Assuming we understand the target user needs well enough, delivering some bare minimum system for this use case will require implementing a handful of foundational functionalities. For example, perhaps our base system needs:

instrumentation to determine if emails are opened or links are clicked, sending outcomes to …
collection machinery for capturing and ingesting this data into a …
database for persistently storing this information in a form suitable for …
query interfaces for users to run various analyses.

Feature backlog

The magic of software is that additional potential use cases and features beyond this basic core are limited only by the imaginations of the users, product management (PM), and engineering team. Marketing analysts may also wish to do one or more of:

join target emails against other customer information (eg, demographics) to slice and dice success rates
generate pleasant and informative data visualizations
use those visualizations to create real-time business dashboards
train predictive machine learning (ML) models to optimize email personalization
do all of the above from their mobile device.

None of this comes for free. All the additional code has to be designed, written, tested, bugfixed, deployed, and monitored. Weighing these costs against the expected benefits of the resulting features is one of the principal tasks of product development.

Dependency structure

There also exists an underlying dependency structure among these enhancements. Like a strategy game tech tree, it is unlikely that you can successfully ship real-time dashboards before building basic charting, and training ML models will require being able to integrate your click data with other data sources for feature generation. How can we incorporate these constraints into our planning and decision-making?

Put a graph on it

Just as someone with a hammer sees all problems as nails, a Computer Science (CS) background can lead to perceiving all problems as amenable to graph-based approaches, which is exactly what we’ll do here. Let $G=(V,E)$ be a directed acyclic graph (DAG) representing our product roadmap, where vertices (or nodes) $v \in V$ correspond to features or capabilities (such as basic charting) and their incoming edges $e \in E$ correspond to the aforementioned dependency structure. For example, if $v_{b}$ “real-time dashboarding” requires $v_a$ basic charting, we can represent it with a directed edge $(v_a, v_b)$:

Dependency edge

We can then define a special root vertex $r$ to represent the current state of our system, and populate out the rest of the capabilities and dependencies as nodes and edges connected to $r$:

Project graph

What about the costs and benefits? We can model these with a non-negative cost function over edges $c: E \rightarrow \mathbb{R}^+$ and a similar profit function over nodes $p: V \rightarrow \mathbb{R}^+$. Intuitively, we would like to devise our development plans to achieve maximum benefit for minimum cost. This goal can be translated into the problem of identifying a connected subgraph $T \subset G$ containing $r$ (in fact, $T$ will always be a tree) to maximize the objective function

\[\max_T \sum_{v' \in T_v} p(v') - \sum_{e' \in T_e} c(e')\]

where, if $T = (V’, E’)$, then $T_v$ is the set of vertices $V’$ and $T_e$ is the set of edges $E’$.

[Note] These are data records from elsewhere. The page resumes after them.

[src/rtl/selfcomp_leak_monitor.sv]
// selfcomp_leak_monitor
//   Watches N_CH self-composed copies of a design that all accepted the same
//   input transaction (start). It measures how long the first copy takes to
//   answer (latency) and how far apart the copies finish (skew). Any skew, or
//   a copy that never answers, is flagged as a timing leak. Results that
//   differ between copies are flagged as a result mismatch.
//
// Ports
//   clock            sole clock, rising edge
//   reset            asynchronous, active-low
//   start            transaction accepted by all copies (honoured in IDLE only)
//   clear            zeroes sticky flags and leak_count (a same-cycle set wins)
//   ch_valid         per-copy out_valid
//   ch_result        per-copy result, copy i at [i*DATA_W +: DATA_W]
//   out_ready        common ready to the copies (high while waiting)
//   init             one-cycle pulse on the first edge after reset release
//   busy             FSM not in IDLE
//   any_valid        OR of ch_valid
//   all_valid        AND of ch_valid
//   timing_leak      sticky, copies completed in different cycles
//   result_mismatch  sticky, copies produced different results
//   timed_out        sticky, a transaction was abandoned
//   timing_leak_done one-cycle pulse when a transaction concludes
//   latency          start to first valid, last transaction
//   skew             first valid to last valid, last transaction
//   leak_count       leaking transactions, saturating
//
// state      | meaning
// IDLE       | waiting for start
// WAIT_FIRST | counting latency until any copy answers
// WAIT_ALL   | counting skew until every copy has answered
// DONE       | one-cycle wrap-up, updates leak flag and count
module selfcomp_leak_monitor #(
  parameter int N_CH    = 2,
  parameter int DATA_W  = 128,
  parameter int CNT_W   = 8,
  parameter int TIMEOUT = 255
) (
  input  logic                   clock,
  input  logic                   reset,
  input  logic                   start,
  input  logic                   clear,
  input  logic [N_CH-1:0]        ch_valid,
  input  logic [N_CH*DATA_W-1:0] ch_result,
  output logic                   out_ready,
  output logic                   init,
  output logic                   busy,
  output logic                   any_valid,
  output logic                   all_valid,
  output logic                   timing_leak,
  output logic                   result_mismatch,
  output logic                   timed_out,
  output logic                   timing_leak_done,
  output logic [CNT_W-1:0]       latency,
  output logic [CNT_W-1:0]       skew,
  output logic [15:0]            leak_count
);

  typedef enum logic [1:0] {IDLE, WAIT_FIRST, WAIT_ALL, DONE} state_e;

  localparam logic [CNT_W-1:0] TO_CNT  = CNT_W'(TIMEOUT);
  localparam logic [CNT_W-1:0] CNT_MAX = '1;

  state_e            state_q;
  logic [CNT_W-1:0]  lat_q;
  logic [CNT_W-1:0]  skew_cnt_q;
  logic [CNT_W-1:0]  latency_q;
  logic [CNT_W-1:0]  skew_q;
  logic [N_CH-1:0]   seen_q;
  logic [DATA_W-1:0] ref_q;
  logic              started_q;
  logic              init_q;
  logic              busy_q;
  logic              ready_q;
  logic              done_q;
  logic              leak_pend_q;
  logic              leak_q;
  logic              mism_q;
  logic              to_q;
  logic [15:0]       leak_cnt_q;

  logic [CNT_W-1:0]  lat_inc;
  logic [CNT_W-1:0]  skew_inc;
  logic [N_CH-1:0]   seen_d;
  logic [N_CH-1:0]   new_valid;
  logic [DATA_W-1:0] first_res;
  logic              mism_first;
  logic              mism_new;
  logic [15:0]       leak_cnt_d;

  always_comb begin
    lat_inc   = (lat_q == CNT_MAX) ? lat_q : lat_q + CNT_W'(1);
    skew_inc  = (skew_cnt_q == CNT_MAX) ? skew_cnt_q : skew_cnt_q + CNT_W'(1);
    seen_d    = seen_q | ch_valid;
    new_valid = ch_valid & ~seen_q;

    // reference result comes from the lowest-index copy answering first
    first_res = '0;
    for (int i = N_CH - 1; i >= 0; i--) begin
      if (ch_valid[i]) first_res = ch_result[i*DATA_W +: DATA_W];
    end

    mism_first = 1'b0;
    mism_new   = 1'b0;
    for (int i = 0; i < N_CH; i++) begin
      if (ch_valid[i] && (ch_result[i*DATA_W +: DATA_W] != first_res)) mism_first = 1'b1;
      if (new_valid[i] && (ch_result[i*DATA_W +: DATA_W] != ref_q)) mism_new = 1'b1;
    end

    // a clear in the same cycle as a leak restarts the count at one
    if (clear) leak_cnt_d = 16'd1;
    else if (leak_cnt_q == 16'hFFFF) leak_cnt_d = leak_cnt_q;
    else leak_cnt_d = leak_cnt_q + 16'd1;
  end

  always_ff @(posedge clock or negedge reset) begin
    if (!reset) begin
      state_q     <= IDLE;
      lat_q       <= '0;
      skew_cnt_q  <= '0;
      latency_q   <= '0;
      skew_q      <= '0;
      seen_q      <= '0;
      ref_q       <= '0;
      started_q   <= 1'b0;
      init_q      <= 1'b0;
      busy_q      <= 1'b0;
      ready_q     <= 1'b0;
      done_q      <= 1'b0;
      leak_pend_q <= 1'b0;
      leak_q      <= 1'b0;
      mism_q      <= 1'b0;
      to_q        <= 1'b0;
      leak_cnt_q  <= '0;
    end else begin
      started_q <= 1'b1;
      init_q    <= ~started_q;
      done_q    <= 1'b0;

      // set conditions below are written later and therefore win over clear
      if (clear) begin
        leak_q     <= 1'b0;
        mism_q     <= 1'b0;
        to_q       <= 1'b0;
        leak_cnt_q <= '0;
      end

      case (state_q)
        IDLE: begin
          if (start) begin
            state_q <= WAIT_FIRST;
            lat_q   <= '0;
            seen_q  <= '0;
            busy_q  <= 1'b1;
            ready_q <= 1'b1;
          end
        end

        WAIT_FIRST: begin
          lat_q <= lat_inc;
          if (|ch_valid) begin
            latency_q <= lat_inc;
            seen_q    <= ch_valid;
            ref_q     <= first_res;
            if (mism_first) mism_q <= 1'b1;
            if (&ch_valid) begin
              state_q     <= DONE;
              skew_q      <= '0;
              leak_pend_q <= 1'b0;
              ready_q     <= 1'b0;
              done_q      <= 1'b1;
            end else begin
              state_q    <= WAIT_ALL;
              skew_cnt_q <= CNT_W'(1);
            end
          end else if (lat_inc == TO_CNT) begin
            // nobody answered: abandoned, but not a leak
            state_q     <= DONE;
            to_q        <= 1'b1;
            latency_q   <= lat_inc;
            skew_q      <= '0;
            leak_pend_q <= 1'b0;
            ready_q     <= 1'b0;
            done_q      <= 1'b1;
          end
        end

        WAIT_ALL: begin
          seen_q <= seen_d;
          if (mism_new) mism_q <= 1'b1;
          if (&seen_d) begin
            state_q     <= DONE;
            skew_q      <= skew_cnt_q;
            leak_pend_q <= 1'b1;
            ready_q     <= 1'b0;
            done_q      <= 1'b1;
          end else if (skew_cnt_q == TO_CNT) begin
            // some copies answered and others never did: a leak
            state_q     <= DONE;
            to_q        <= 1'b1;
            skew_q      <= skew_cnt_q;
            leak_pend_q <= 1'b1;
            ready_q     <= 1'b0;
            done_q      <= 1'b1;
          end else begin
            skew_cnt_q <= skew_inc;
          end
        end

        DONE: begin
          state_q <= IDLE;
          busy_q  <= 1'b0;
          if (leak_pend_q) begin
            leak_q     <= 1'b1;
            leak_cnt_q <= leak_cnt_d;
          end
        end

        default: begin
          state_q <= IDLE;
          busy_q  <= 1'b0;
          ready_q <= 1'b0;
        end
      endcase
    end
  end

  assign out_ready        = ready_q;
  assign init             = init_q;
  assign busy             = busy_q;
  assign any_valid        = |ch_valid;
  assign all_valid        = &ch_valid;
  assign timing_leak      = leak_q;
  assign result_mismatch  = mism_q;
  assign timed_out        = to_q;
  assign timing_leak_done = done_q;
  assign latency          = latency_q;
  assign skew             = skew_q;
  assign leak_count       = leak_cnt_q;

endmodule
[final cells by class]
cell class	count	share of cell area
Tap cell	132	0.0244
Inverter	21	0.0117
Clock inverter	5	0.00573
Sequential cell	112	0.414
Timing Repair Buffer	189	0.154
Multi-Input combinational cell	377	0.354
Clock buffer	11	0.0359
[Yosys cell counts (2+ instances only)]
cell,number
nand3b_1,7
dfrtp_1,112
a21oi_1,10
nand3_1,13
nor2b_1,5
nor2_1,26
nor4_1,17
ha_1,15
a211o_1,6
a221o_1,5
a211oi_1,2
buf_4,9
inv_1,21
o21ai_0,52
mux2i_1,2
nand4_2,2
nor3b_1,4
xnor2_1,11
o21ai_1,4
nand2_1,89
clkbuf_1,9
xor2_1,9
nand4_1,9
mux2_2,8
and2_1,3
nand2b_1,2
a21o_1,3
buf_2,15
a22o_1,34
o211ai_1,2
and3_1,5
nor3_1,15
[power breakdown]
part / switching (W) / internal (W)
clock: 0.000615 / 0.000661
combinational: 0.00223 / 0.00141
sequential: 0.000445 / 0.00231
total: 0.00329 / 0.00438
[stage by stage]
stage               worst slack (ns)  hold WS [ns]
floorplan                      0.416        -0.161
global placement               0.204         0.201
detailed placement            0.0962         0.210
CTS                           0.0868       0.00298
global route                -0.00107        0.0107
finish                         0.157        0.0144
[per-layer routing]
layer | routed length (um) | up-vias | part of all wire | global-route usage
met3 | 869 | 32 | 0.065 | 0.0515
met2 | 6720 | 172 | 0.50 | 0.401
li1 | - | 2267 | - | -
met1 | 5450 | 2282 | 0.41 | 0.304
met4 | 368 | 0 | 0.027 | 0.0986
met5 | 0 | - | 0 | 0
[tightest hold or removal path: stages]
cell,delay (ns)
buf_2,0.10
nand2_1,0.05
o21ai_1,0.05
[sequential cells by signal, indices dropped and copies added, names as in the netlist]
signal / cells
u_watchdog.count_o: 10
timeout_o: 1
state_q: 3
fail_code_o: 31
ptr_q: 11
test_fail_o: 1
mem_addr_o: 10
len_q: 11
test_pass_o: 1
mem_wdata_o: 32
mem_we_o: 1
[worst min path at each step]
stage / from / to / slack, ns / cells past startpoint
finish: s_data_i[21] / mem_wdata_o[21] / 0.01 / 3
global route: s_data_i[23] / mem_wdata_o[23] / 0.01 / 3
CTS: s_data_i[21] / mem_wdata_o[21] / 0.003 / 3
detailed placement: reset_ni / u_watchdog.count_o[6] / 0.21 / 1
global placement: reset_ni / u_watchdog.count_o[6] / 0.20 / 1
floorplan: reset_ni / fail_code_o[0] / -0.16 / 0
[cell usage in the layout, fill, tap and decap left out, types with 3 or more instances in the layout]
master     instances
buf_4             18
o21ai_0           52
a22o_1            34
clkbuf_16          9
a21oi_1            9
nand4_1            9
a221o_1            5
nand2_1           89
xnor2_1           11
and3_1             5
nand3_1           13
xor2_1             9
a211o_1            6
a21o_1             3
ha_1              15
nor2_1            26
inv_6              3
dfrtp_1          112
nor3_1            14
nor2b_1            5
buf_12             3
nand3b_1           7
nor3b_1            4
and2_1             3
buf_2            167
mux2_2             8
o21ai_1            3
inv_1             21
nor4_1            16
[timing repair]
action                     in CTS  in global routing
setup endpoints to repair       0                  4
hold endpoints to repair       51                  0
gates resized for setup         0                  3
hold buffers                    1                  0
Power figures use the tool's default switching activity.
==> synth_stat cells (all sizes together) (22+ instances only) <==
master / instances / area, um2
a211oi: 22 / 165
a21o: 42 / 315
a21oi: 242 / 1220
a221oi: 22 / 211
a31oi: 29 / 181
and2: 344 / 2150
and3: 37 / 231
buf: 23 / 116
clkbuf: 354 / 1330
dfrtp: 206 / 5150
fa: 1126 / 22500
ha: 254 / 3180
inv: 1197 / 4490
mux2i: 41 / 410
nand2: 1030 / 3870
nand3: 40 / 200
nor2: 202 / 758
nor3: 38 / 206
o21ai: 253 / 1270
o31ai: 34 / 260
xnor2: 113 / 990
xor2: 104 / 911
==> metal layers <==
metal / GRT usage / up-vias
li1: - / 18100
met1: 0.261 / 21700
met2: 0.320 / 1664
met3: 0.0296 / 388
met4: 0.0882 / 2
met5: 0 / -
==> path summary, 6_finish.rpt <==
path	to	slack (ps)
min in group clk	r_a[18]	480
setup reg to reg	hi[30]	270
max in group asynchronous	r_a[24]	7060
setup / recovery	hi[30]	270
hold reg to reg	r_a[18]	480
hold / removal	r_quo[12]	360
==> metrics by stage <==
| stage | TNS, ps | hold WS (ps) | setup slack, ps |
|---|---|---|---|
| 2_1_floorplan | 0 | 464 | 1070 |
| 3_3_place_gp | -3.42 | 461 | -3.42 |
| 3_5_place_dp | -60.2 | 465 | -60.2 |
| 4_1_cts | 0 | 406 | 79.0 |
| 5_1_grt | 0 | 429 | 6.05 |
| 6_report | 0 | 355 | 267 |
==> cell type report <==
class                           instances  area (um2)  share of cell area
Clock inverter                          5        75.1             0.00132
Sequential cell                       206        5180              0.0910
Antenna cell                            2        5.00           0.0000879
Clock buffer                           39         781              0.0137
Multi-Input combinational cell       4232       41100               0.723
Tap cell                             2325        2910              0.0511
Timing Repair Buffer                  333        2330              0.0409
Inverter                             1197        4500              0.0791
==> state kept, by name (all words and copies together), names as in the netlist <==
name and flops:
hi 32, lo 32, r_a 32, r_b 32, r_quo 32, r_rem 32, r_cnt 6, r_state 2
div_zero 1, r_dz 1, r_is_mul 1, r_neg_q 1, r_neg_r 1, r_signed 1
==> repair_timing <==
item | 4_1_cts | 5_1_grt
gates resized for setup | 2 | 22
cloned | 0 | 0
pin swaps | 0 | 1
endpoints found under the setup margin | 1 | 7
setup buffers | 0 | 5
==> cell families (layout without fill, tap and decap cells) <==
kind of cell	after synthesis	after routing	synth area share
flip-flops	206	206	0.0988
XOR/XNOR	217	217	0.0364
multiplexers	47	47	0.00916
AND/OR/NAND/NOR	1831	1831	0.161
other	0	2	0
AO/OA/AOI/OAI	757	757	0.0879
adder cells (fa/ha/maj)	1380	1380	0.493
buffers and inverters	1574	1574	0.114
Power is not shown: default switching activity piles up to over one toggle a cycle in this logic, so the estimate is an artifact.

Each candidate solution $T \subset G$ corresponds to some tree rooted at $r$. In our problem domain, this corresponds to a development plan spending the effort $\sum_{e’ \in T_e} c(e’)$ to achieve the milestones $v’ \in T_v$. Our domain dependency constraints are guaranteed to be met via the graph encoding, the connectivity requirement on $T$, and the inclusion of root $r$.

Selected tree

It turns out that this is an instance of a well-studied problem in theoretical CS known as the Prize-Collecting Steiner Tree (PCST) (nodes are “prizes”). Example applications of this problem are optimizing network layouts in telecommunication infrastructure or sensors in the utility grid. The PCST problem setting is an undirected and rootless graph, whereas the special case shown here with directed edges and a defined root $r$ is an instance of a rooted Steiner arborescence.

Implications for product development

The utility of a simplified model like this can be evaluated in terms of helping us to reason about real-life situations and manage the effective allocation of scarce resources. We can examine some some typical failure modes and advice through this lens. In each of these scenarios we show simplified schematic payoff charts of total cost (effort expended) on the x-axis versus profit (value delivered) on the y-axis.

Peanut-buttering / breadth-first

“Peanut-buttering” refers to spreading efforts too thinly across too many goals. Consider a relaxation of the PCST problem where you can partially buy edges, but only gain the profit when an edge is fully purchased. In a peanut-buttering strategy, we allocate our spend across many edges, corresponding to highly parallelizing work streams across as many tasks as possible. The downside is that no value is delivered whatsoever until tasks start crossing the finish line, as shown in the payoff chart:

Peanut buttering

In practice this strategy can be even worse than it looks here, due to uncertainty effects that will be mentioned below.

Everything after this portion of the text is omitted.